1) Mis-award: nursing assistants in aged care still paid under the Nurses Award
From 1 Jan 2025, nursing assistants who provide aged care/home care to older people are no longer covered by this Award. Re-check coverage for AIN/PCW-type roles in aged care settings.
2) Aged care EN/RN stream missed (or applied to the wrong people)
If you employ ENs/RNs in aged care, confirm whether they meet the Award's aged care employee definition and apply the correct wage table and effective dates (including the 1 Oct 2025 uplift).
3) RN Level 4/5 overtime and allowance errors
Overtime rates and certain provisions/allowances don't apply to RN Levels 4 and 5 (see the overtime clause in the online Award). This can cause both underpayments and overpayments if your payroll engine applies a "one size fits all" overtime rule.
4) Pay point progression not tracked (especially part-time/casual 1786 hours)
If you don't track the 1786-hour progression rule for part-time/casual employees, you can strand staff on the wrong pay point. Proper employee onboarding for award compliance and licence and certification management help track qualifications from day one.
5) Shift/weekend/public holiday stacking done by "instinct"
The Award has specific rules for what substitutes for what. Test your payroll outcomes on:
- weekday afternoon shift
- weekday night shift
- Saturday night
- public holiday shift
- overtime after a night shift
Final takeaways
- Confirm coverage first. Nurses Award coverage is broader than just hospitals, but it has important exclusions—especially for nursing assistants in aged care from 1 Jan 2025.
- Get the stream right. "Aged care employee" EN/RN rates have their own structure and staged increases (Oct 2025 and Aug 2026).
- Configure pay point progression. Annual movement (FT) vs 1786 hours (PT/casual) is a payroll setup item, not a "nice to have."
- Penalties and exclusions matter most. Weekend, shiftwork, public holiday and overtime rules—and the RN Level 4/5 exclusions—are where the money is.
- Always verify current rates. Use the current consolidated Award, pay guides and PACT before paying staff.

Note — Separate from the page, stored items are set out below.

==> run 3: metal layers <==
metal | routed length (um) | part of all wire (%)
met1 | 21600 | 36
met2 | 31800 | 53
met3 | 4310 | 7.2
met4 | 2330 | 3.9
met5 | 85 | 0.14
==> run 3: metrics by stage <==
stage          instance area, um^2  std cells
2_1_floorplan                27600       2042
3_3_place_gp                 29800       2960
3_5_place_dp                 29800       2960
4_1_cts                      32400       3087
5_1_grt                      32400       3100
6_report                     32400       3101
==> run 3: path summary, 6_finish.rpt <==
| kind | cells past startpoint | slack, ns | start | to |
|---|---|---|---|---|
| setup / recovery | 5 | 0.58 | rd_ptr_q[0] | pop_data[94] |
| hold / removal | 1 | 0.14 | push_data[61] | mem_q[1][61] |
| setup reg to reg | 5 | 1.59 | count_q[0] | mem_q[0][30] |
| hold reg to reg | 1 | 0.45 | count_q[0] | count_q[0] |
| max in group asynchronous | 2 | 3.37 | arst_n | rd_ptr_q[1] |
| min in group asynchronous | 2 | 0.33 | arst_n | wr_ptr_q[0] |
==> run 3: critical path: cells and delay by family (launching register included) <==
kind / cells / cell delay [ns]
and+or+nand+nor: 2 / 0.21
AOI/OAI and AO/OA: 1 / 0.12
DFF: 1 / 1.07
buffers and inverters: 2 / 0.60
## src/cubic_newton_root_finder_top_assert.svh

```systemverilog
// assertion macros of the root finder top module
`ifndef CUBIC_NEWTON_ROOT_FINDER_TOP_ASSERT_SVH
`define CUBIC_NEWTON_ROOT_FINDER_TOP_ASSERT_SVH

// same-cycle implication, disabled in reset
`define CNR_ASSERT_IMP(lbl, ante, cons) \
  lbl: assert property (@(posedge clk) disable iff (!rst_n) (ante) |-> (cons)) \
    else $error("cnr assertion failed");

// next-cycle implication, disabled in reset
`define CNR_ASSERT_NXT(lbl, ante, cons) \
  lbl: assert property (@(posedge clk) disable iff (!rst_n) (ante) |=> (cons)) \
    else $error("cnr assertion failed");

`endif

```

## src/cnr_pkg.sv

```systemverilog
// shared constants, types and saturation helper of the cubic root finder
package cnr_pkg;

  localparam int FRAC_BITS_DEF = 16;
  localparam int WORD_W        = 32;
  localparam int PROD_W        = 2 * WORD_W;
  localparam int COEFF_W       = 16;
  localparam int TOL_W         = 16;
  localparam int ITER_W        = 8;
  localparam int STATUS_W      = 2;
  localparam int CFG_IDX_W     = 3;
  localparam int CFG_DATA_W    = 16;

  typedef logic [STATUS_W-1:0]  status_t;
  typedef logic [CFG_IDX_W-1:0] cfg_idx_t;

  localparam status_t ST_CONVERGED  = 2'd0;
  localparam status_t ST_ZERO_DERIV = 2'd1;
  localparam status_t ST_CAP        = 2'd2;

  localparam cfg_idx_t REG_CUBE     = 3'd0;
  localparam cfg_idx_t REG_SQUARE   = 3'd1;
  localparam cfg_idx_t REG_LINEAR   = 3'd2;
  localparam cfg_idx_t REG_CONST    = 3'd3;
  localparam cfg_idx_t REG_TOL      = 3'd4;
  localparam cfg_idx_t REG_MAX_ITER = 3'd5;

  typedef struct packed {
    logic mul_en;
    logic acc_en;
    logic acc_clr;
  } mac_ctl_t;

  function automatic logic signed [WORD_W-1:0] sat_word(input logic signed [PROD_W-1:0] v);
    logic [PROD_W-WORD_W:0] hi;
    hi = v[PROD_W-1:WORD_W-1];
    if (hi == '0 || hi == '1) begin
      sat_word = v[WORD_W-1:0];
    end else if (v[PROD_W-1]) begin
      sat_word = {1'b1, {(WORD_W-1){1'b0}}};
    end else begin
      sat_word = {1'b0, {(WORD_W-1){1'b1}}};
    end
  endfunction

endpackage

```

## src/cnr_mac.sv

```systemverilog
// shared multiply-accumulate unit with rounded and saturated outputs
module cnr_mac #(
  parameter int FRAC_BITS = cnr_pkg::FRAC_BITS_DEF
) (
  input  logic                                clk,
  input  cnr_pkg::mac_ctl_t                   ctl,
  input  logic signed [cnr_pkg::WORD_W-1:0]   op_a,
  input  logic signed [cnr_pkg::WORD_W-1:0]   op_b,
  output logic signed [cnr_pkg::WORD_W-1:0]   rnd,
  output logic signed [cnr_pkg::WORD_W-1:0]   acc_sat
);
  import cnr_pkg::*;

  localparam logic signed [PROD_W-1:0] HALF =
    {{(PROD_W-FRAC_BITS){1'b0}}, 1'b1, {(FRAC_BITS-1){1'b0}}};

  logic signed [PROD_W-1:0] prod_r;
  logic signed [PROD_W-1:0] acc_r;
  logic signed [PROD_W-1:0] rnd_full;

  always_ff @(posedge clk) begin
    if (ctl.mul_en) begin
      prod_r <= op_a * op_b;
    end
    if (ctl.acc_en) begin
      acc_r <= (ctl.acc_clr ? '0 : acc_r) + prod_r;
    end
  end

  // round half up, floor shift
  assign rnd_full = (prod_r + HALF) >>> FRAC_BITS;
  assign rnd      = sat_word(rnd_full);
  assign acc_sat  = sat_word(acc_r);

endmodule

```

## src/cnr_div.sv

```systemverilog
// serial restoring divider, one quotient bit per cycle, truncating toward zero
module cnr_div #(
  parameter int FRAC_BITS = cnr_pkg::FRAC_BITS_DEF
) (
  input  logic                                       clk,
  input  logic                                       rst_n,
  input  logic                                       start,
  input  logic signed [cnr_pkg::WORD_W-1:0]          num,
  input  logic signed [cnr_pkg::WORD_W-1:0]          den,
  output logic                                       done,
  output logic signed [cnr_pkg::WORD_W+FRAC_BITS:0]  quo
);
  import cnr_pkg::*;

  localparam int DW    = WORD_W + FRAC_BITS;
  localparam int QUO_W = DW + 1;
  localparam int CNT_W = $clog2(DW + 1);

  logic             busy_r;
  logic             done_r;
  logic [CNT_W-1:0] cnt_r;
  logic [WORD_W-1:0] rem_r;
  logic [WORD_W-1:0] rem_nxt;
  logic [DW-1:0]    nd_r;
  logic [WORD_W-1:0] den_r;
  logic             neg_r;
  logic [WORD_W-1:0] num_mag;
  logic [WORD_W-1:0] den_mag;
  logic [WORD_W:0]  trial;
  logic [WORD_W:0]  diff;
  logic             ge;
  logic [QUO_W-1:0] mag;

  assign num_mag = num[WORD_W-1] ? (~num + 1'b1) : num;
  assign den_mag = den[WORD_W-1] ? (~den + 1'b1) : den;

  assign trial   = {rem_r, nd_r[DW-1]};
  assign diff    = trial - {1'b0, den_r};
  assign ge      = trial >= {1'b0, den_r};
  assign rem_nxt = ge ? diff[WORD_W-1:0] : trial[WORD_W-1:0];

  always_ff @(posedge clk) begin
    if (!rst_n) begin
      busy_r <= 1'b0;
      done_r <= 1'b0;
      cnt_r  <= '0;
    end else begin
      done_r <= 1'b0;
      if (start) begin
        busy_r <= 1'b1;
        cnt_r  <= CNT_W'(DW);
      end else if (busy_r) begin
        cnt_r <= cnt_r - 1'b1;
        if (cnt_r == CNT_W'(1)) begin
          busy_r <= 1'b0;
          done_r <= 1'b1;
        end
      end
    end
  end

  always_ff @(posedge clk) begin
    if (start) begin
      rem_r <= '0;
      nd_r  <= {num_mag, {FRAC_BITS{1'b0}}};
      den_r <= den_mag;
      neg_r <= num[WORD_W-1] ^ den[WORD_W-1];
    end else if (busy_r) begin
      rem_r <= rem_nxt;
      nd_r  <= {nd_r[DW-2:0], ge};
    end
  end

  assign mag  = {1'b0, nd_r};
  assign quo  = neg_r ? (~mag + 1'b1) : mag;
  assign done = done_r;

endmodule

```

## src/cubic_newton_root_finder_top.sv

```systemverilog
// cubic newton root finder: registers, sequencer and step update
// each step: nine multiply-accumulate micro-ops, each a multiply state then an accumulate state, then a divider pass
// the serial divider (one quotient bit a cycle) and the shared multiplier set the run time
// one item at a time: the next input transfer can be taken, at the earliest, the cycle after the result transfer
// reset (synchronous, rst_n low): sequencer idle, configuration registers to their defaults, no clearing pass
`include "cubic_newton_root_finder_top_assert.svh"

module cubic_newton_root_finder_top #(
  parameter int FRAC_BITS = cnr_pkg::FRAC_BITS_DEF
) (
  input  logic                                  clk,
  input  logic                                  rst_n,
  input  logic                                  in_valid,
  output logic                                  in_ready,
  input  logic signed [cnr_pkg::WORD_W-1:0]     in_start_guess,
  output logic                                  out_valid,
  input  logic                                  out_ready,
  output logic signed [cnr_pkg::WORD_W-1:0]     out_root,
  output cnr_pkg::status_t                      out_status,
  output logic [cnr_pkg::ITER_W-1:0]            out_iterations_used,
  input  logic                                  cfg_we,
  input  cnr_pkg::cfg_idx_t                     cfg_index,
  input  logic [cnr_pkg::CFG_DATA_W-1:0]        cfg_data
);
  import cnr_pkg::*;

  localparam int QUO_W = WORD_W + FRAC_BITS + 1;
  localparam int PC_W  = 4;
  localparam logic signed [WORD_W-1:0] ONE =
    {{(WORD_W-FRAC_BITS-1){1'b0}}, 1'b1, {FRAC_BITS{1'b0}}};

  localparam logic [PC_W-1:0] OP_XX     = 4'd0;
  localparam logic [PC_W-1:0] OP_X2X    = 4'd1;
  localparam logic [PC_W-1:0] OP_F_CUBE = 4'd2;
  localparam logic [PC_W-1:0] OP_F_SQ   = 4'd3;
  localparam logic [PC_W-1:0] OP_F_LIN  = 4'd4;
  localparam logic [PC_W-1:0] OP_F_CON  = 4'd5;
  localparam logic [PC_W-1:0] OP_D_CUBE = 4'd6;
  localparam logic [PC_W-1:0] OP_D_SQ   = 4'd7;
  localparam logic [PC_W-1:0] OP_D_LIN  = 4'd8;

  typedef enum logic [2:0] {
    S_IDLE, S_MUL, S_ACC, S_EVD, S_CHK, S_DIV, S_UPD, S_DONE
  } state_t;

  state_t state_r;

  logic signed [COEFF_W-1:0] c3_r, c2_r, c1_r, c0_r;
  logic [TOL_W-1:0]          tol_r;
  logic [ITER_W-1:0]         max_it_r;

  logic signed [WORD_W-1:0] x_r, xprev_r, start_r, x2_r, x3_r, f_r, dv_r;
  logic [ITER_W-1:0]        left_r, steps_r;
  logic                     first_r;
  logic [PC_W-1:0]          pc_r;
  logic signed [WORD_W-1:0] out_root_r;
  status_t                  out_status_r;
  logic [ITER_W-1:0]        out_iter_r;

  logic signed [WORD_W-1:0] c3x, c2x, c1x, c0x, c3x3, c2x2;
  logic signed [WORD_W-1:0] op_a, op_b, mac_rnd, mac_acc;
  mac_ctl_t                 mac_ctl;
  logic                     div_start, div_done;
  logic signed [QUO_W-1:0]  quo;

  logic signed [WORD_W:0]   step_diff;
  logic [WORD_W:0]          step_abs, f_abs, d_max;
  logic                     conv, go_div;
  logic signed [PROD_W-1:0] x_ext, q_ext;
  logic signed [WORD_W-1:0] x1_nxt;

  // configuration registers
  always_ff @(posedge clk) begin
    if (!rst_n) begin
      c3_r     <= 16'sd1;
      c2_r     <= 16'sd0;
      c1_r     <= -16'sd9;
      c0_r     <= 16'sd6;
      tol_r    <= 16'd1;
      max_it_r <= 8'd60;
    end else if (cfg_we) begin
      case (cfg_index)
        REG_CUBE:     c3_r     <= cfg_data;
        REG_SQUARE:   c2_r     <= cfg_data;
        REG_LINEAR:   c1_r     <= cfg_data;
        REG_CONST:    c0_r     <= cfg_data;
        REG_TOL:      tol_r    <= cfg_data;
        REG_MAX_ITER: max_it_r <= cfg_data[ITER_W-1:0];
        default:      ;
      endcase
    end
  end

  assign c3x  = {{(WORD_W-COEFF_W){c3_r[COEFF_W-1]}}, c3_r};
  assign c2x  = {{(WORD_W-COEFF_W){c2_r[COEFF_W-1]}}, c2_r};
  assign c1x  = {{(WORD_W-COEFF_W){c1_r[COEFF_W-1]}}, c1_r};
  assign c0x  = {{(WORD_W-COEFF_W){c0_r[COEFF_W-1]}}, c0_r};
  assign c3x3 = c3x + (c3x <<< 1);
  assign c2x2 = c2x <<< 1;

  // operand select per micro-op
  always_comb begin
    case (pc_r)
      OP_XX:     begin op_a = x_r;  op_b = x_r;  end
      OP_X2X:    begin op_a = x2_r; op_b = x_r;  end
      OP_F_CUBE: begin op_a = c3x;  op_b = x3_r; end
      OP_F_SQ:   begin op_a = c2x;  op_b = x2_r; end
      OP_F_LIN:  begin op_a = c1x;  op_b = x_r;  end
      OP_F_CON:  begin op_a = c0x;  op_b = ONE;  end
      OP_D_CUBE: begin op_a = c3x3; op_b = x2_r; end
      OP_D_SQ:   begin op_a = c2x2; op_b = x_r;  end
      OP_D_LIN:  begin op_a = c1x;  op_b = ONE;  end
      default:   begin op_a = '0;   op_b = '0;   end
    endcase
  end

  assign mac_ctl.mul_en  = (state_r == S_MUL);
  assign mac_ctl.acc_en  = (state_r == S_ACC) && (pc_r != OP_XX) && (pc_r != OP_X2X);
  assign mac_ctl.acc_clr = (pc_r == OP_F_CUBE) || (pc_r == OP_D_CUBE);

  cnr_mac #(.FRAC_BITS(FRAC_BITS)) u_mac (
    .clk     (clk),
    .ctl     (mac_ctl),
    .op_a    (op_a),
    .op_b    (op_b),
    .rnd     (mac_rnd),
    .acc_sat (mac_acc)
  );

  // stop tests
  assign step_diff = {x_r[WORD_W-1], x_r} - {xprev_r[WORD_W-1], xprev_r};
  assign step_abs  = step_diff[WORD_W] ? (~step_diff + 1'b1) : step_diff;
  assign f_abs     = f_r[WORD_W-1] ? (~{1'b1, f_r} + 1'b1) : {1'b0, f_r};
  assign d_max     = (f_abs > step_abs) ? f_abs : step_abs;
  assign conv      = !first_r && (d_max < {{(WORD_W+1-TOL_W){1'b0}}, tol_r});
  assign go_div    = !conv && (left_r != '0) && (dv_r != '0);
  assign div_start = (state_r == S_CHK) && go_div;

  cnr_div #(.FRAC_BITS(FRAC_BITS)) u_div (
    .clk   (clk),
    .rst_n (rst_n),
    .start (div_start),
    .num   (f_r),
    .den   (dv_r),
    .done  (div_done),
    .quo   (quo)
  );

  assign x_ext  = {{(PROD_W-WORD_W){x_r[WORD_W-1]}}, x_r};
  assign q_ext  = {{(PROD_W-QUO_W){quo[QUO_W-1]}}, quo};
  assign x1_nxt = sat_word(x_ext - q_ext);

  always_ff @(posedge clk) begin
    if (!rst_n) begin
      state_r <= S_IDLE;
    end else begin
      case (state_r)
        S_IDLE: begin
          if (in_valid) begin
            start_r <= in_start_guess;
            x_r     <= in_start_guess;
            xprev_r <= in_start_guess;
            left_r  <= max_it_r;
            steps_r <= '0;
            first_r <= 1'b1;
            pc_r    <= OP_XX;
            state_r <= S_MUL;
          end
        end
        S_MUL: begin
          if (pc_r == OP_D_CUBE) begin
            f_r <= mac_acc;
          end
          state_r <= S_ACC;
        end
        S_ACC: begin
          if (pc_r == OP_XX) begin
            x2_r <= mac_rnd;
          end
          if (pc_r == OP_X2X) begin
            x3_r <= mac_rnd;
          end
          if (pc_r == OP_D_LIN) begin
            state_r <= S_EVD;
          end else begin
            pc_r    <= pc_r + 1'b1;
            state_r <= S_MUL;
          end
        end
        S_EVD: begin
          dv_r    <= mac_acc;
          state_r <= S_CHK;
        end
        S_CHK: begin
          out_iter_r <= steps_r;
          if (conv) begin
            out_root_r   <= x_r;
            out_status_r <= ST_CONVERGED;
            state_r      <= S_DONE;
          end else if (left_r == '0) begin
            out_root_r   <= x_r;
            out_status_r <= ST_CAP;
            state_r      <= S_DONE;
          end else if (dv_r == '0) begin
            out_root_r   <= start_r;
            out_status_r <= ST_ZERO_DERIV;
            state_r      <= S_DONE;
          end else begin
            state_r <= S_DIV;
          end
        end
        S_DIV: begin
          if (div_done) begin
            state_r <= S_UPD;
          end
        end
        S_UPD: begin
          xprev_r <= x_r;
          x_r     <= x1_nxt;
          steps_r <= steps_r + 1'b1;
          left_r  <= left_r - 1'b1;
          first_r <= 1'b0;
          pc_r    <= OP_XX;
          state_r <= S_MUL;
        end
        S_DONE: begin
          if (out_ready) begin
            state_r <= S_IDLE;
          end
        end
        default: state_r <= S_IDLE;
      endcase
    end
  end

  assign in_ready            = (state_r == S_IDLE);
  assign out_valid           = (state_r == S_DONE);
  assign out_root            = out_root_r;
  assign out_status          = out_status_r;
  assign out_iterations_used = out_iter_r;

  `CNR_ASSERT_IMP(a_zero_deriv_root, out_valid && out_status == ST_ZERO_DERIV, out_root == start_r)
  `CNR_ASSERT_IMP(a_conv_steps, out_valid && out_status == ST_CONVERGED, out_iterations_used != '0)
  `CNR_ASSERT_IMP(a_div_done_state, div_done, state_r == S_DIV)
  `CNR_ASSERT_NXT(a_upd_restarts_eval, state_r == S_UPD, state_r == S_MUL && pc_r == OP_XX)

endmodule
```
`config.mk`:
```
export PLATFORM = sky130hd
export DESIGN_NAME = smrc_cell
export DESIGN_NICKNAME = d
export VERILOG_FILES = /design/src/rtl/smrc_pkg.sv /design/src/rtl/smrc_cell.sv
export SDC_FILE = /design/constraint.sdc
export NUM_CORES = 1
export LEC_CHECK = 0
export ABC_AREA = 1
export BUFFER_PORTS_ARGS = -buffer_cell sky130_fd_sc_hd__buf_2
export CORE_AREA = 2 2 117 119
export DETAILED_ROUTE_END_ITERATION = 6
export DIE_AREA = 0 0 119 121
export PLACE_DENSITY_LB_ADDON = 0.12
export SLEW_MARGIN = 0
export SYNTH_ARGS = -nofsm -noshare
export SYNTH_HDL_FRONTEND = slang
export SYNTH_SLANG_ARGS = --single-unit
```
`constraint.sdc`:
```
create_clock -name i_clk -period 5 [get_ports i_clk]
set_input_delay 0 -clock i_clk [delete_from_list [all_inputs] [get_ports i_clk]]
set_output_delay 0 -clock i_clk [all_outputs]
set_load 0.01 [all_outputs]
```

- Consider technology solutions. Tools like workforce analytics and Fair Work compliance bot can help identify penalty cost patterns and provide guidance on Award interpretation.
Employers remain solely responsible for ensuring compliance with the Fair Work Act 2009, the National Employment Standards, the current Nurses Award, and any other applicable industrial instruments, regardless of any guidance, summaries, examples or tools referenced in this guide.
Sources for this guide
- Nurses Award summary (MA000034) (Fair Work Ombudsman)
- Pay Guide – Nurses Award (PDF) (Fair Work Ombudsman)
- Nurses Award 2020 (MA000034) – consolidated Award (PDF) (Fair Work Commission)
- Nurses Award 2020 (MA000034) – online Award (Fair Work Ombudsman)
- Pay and Conditions Tool (PACT) (Fair Work Ombudsman)
- Fair Work Act 2009 (legislation.gov.au)
Record-keeping obligations
Employers are required under the Fair Work Act 2009 to maintain employee records, including time and wage records, generally for a period of 7 years. Records generally include hours worked, leave taken, superannuation contributions, and all payments made. Pay slips must be issued within one working day of payment and must itemise base rates, loadings, allowances, and deductions. For detailed requirements, refer to Fair Work's record-keeping and pay slip obligations and pay slip requirements guidance.